* Task goal: In the records that follow, locate every line with "registers" and extract it.
** Provided records follows **
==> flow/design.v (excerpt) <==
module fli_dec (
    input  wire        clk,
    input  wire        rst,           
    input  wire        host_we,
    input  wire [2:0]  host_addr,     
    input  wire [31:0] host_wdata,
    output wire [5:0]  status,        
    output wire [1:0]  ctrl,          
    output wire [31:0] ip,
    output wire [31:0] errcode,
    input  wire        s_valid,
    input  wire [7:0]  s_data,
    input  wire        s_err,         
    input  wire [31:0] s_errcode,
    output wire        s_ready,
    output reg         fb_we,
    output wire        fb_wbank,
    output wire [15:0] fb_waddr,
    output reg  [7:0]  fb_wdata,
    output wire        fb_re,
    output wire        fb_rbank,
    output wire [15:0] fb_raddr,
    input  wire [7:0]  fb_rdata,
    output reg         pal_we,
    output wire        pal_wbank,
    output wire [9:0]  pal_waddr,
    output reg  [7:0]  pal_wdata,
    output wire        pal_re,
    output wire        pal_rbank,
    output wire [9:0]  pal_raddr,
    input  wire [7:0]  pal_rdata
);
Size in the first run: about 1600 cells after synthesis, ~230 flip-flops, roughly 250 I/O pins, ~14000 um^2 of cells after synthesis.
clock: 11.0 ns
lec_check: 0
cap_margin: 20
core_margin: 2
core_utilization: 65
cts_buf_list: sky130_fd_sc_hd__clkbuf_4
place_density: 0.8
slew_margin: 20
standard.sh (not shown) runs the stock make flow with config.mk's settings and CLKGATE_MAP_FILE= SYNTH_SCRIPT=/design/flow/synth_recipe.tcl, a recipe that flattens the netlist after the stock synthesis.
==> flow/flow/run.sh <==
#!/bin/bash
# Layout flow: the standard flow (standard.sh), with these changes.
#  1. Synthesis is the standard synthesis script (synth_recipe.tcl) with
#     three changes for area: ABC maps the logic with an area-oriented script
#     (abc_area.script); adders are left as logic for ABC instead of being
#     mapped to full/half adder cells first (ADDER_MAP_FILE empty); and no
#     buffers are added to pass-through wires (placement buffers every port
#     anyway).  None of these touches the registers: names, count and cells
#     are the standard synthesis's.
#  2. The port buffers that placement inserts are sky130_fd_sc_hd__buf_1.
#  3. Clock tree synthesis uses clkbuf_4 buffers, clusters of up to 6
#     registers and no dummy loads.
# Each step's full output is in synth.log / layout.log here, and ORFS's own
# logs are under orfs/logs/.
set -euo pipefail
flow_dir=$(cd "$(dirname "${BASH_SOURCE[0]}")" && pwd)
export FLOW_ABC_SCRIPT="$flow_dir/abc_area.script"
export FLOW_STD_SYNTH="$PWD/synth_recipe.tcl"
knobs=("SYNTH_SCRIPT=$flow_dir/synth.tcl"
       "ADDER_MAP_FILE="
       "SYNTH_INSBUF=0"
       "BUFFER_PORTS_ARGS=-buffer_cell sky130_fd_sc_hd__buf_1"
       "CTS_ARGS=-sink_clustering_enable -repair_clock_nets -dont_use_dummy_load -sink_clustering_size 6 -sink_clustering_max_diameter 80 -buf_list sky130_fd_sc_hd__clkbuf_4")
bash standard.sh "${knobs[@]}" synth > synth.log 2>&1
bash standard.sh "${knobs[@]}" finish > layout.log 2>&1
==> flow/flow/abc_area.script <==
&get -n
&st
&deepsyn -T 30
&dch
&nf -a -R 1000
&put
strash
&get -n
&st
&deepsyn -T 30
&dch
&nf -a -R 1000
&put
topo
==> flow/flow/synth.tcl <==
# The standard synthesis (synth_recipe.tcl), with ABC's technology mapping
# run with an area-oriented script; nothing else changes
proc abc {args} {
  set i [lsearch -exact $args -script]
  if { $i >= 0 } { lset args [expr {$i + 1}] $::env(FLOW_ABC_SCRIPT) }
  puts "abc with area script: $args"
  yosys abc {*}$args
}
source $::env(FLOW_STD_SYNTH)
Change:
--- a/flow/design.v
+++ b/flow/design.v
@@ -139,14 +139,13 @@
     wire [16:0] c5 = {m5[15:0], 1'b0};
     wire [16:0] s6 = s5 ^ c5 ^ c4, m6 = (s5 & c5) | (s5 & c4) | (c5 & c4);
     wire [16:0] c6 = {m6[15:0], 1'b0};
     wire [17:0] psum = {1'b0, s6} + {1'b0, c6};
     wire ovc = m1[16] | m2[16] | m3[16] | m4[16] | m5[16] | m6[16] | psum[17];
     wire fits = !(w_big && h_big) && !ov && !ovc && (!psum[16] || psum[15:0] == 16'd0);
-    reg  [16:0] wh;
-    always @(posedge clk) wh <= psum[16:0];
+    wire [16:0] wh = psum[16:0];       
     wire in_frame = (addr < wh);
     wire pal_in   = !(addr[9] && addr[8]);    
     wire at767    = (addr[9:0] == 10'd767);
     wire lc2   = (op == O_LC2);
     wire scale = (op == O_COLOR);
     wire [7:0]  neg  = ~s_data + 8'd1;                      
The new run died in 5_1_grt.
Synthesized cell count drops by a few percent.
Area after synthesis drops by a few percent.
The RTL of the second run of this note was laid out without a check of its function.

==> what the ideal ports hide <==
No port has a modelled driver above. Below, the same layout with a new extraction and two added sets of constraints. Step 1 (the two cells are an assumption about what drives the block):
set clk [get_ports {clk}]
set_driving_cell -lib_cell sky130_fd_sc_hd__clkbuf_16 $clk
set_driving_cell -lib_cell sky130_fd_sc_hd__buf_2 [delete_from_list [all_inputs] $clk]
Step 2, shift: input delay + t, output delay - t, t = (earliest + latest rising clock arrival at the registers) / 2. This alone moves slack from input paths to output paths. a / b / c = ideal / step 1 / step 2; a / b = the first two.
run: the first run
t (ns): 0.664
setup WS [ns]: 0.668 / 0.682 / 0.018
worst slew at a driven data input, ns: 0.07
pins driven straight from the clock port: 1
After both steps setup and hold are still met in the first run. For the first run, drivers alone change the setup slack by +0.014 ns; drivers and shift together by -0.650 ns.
** End of Provided records **
* Output of the exercise:
#     anyway).  None of these touches the registers: names, count and cells
#     registers and no dummy loads.
Step 2, shift: input delay + t, output delay - t, t = (earliest + latest rising clock arrival at the registers) / 2. This alone moves slack from input paths to output paths. a / b / c = ideal / step 1 / step 2; a / b = the first two.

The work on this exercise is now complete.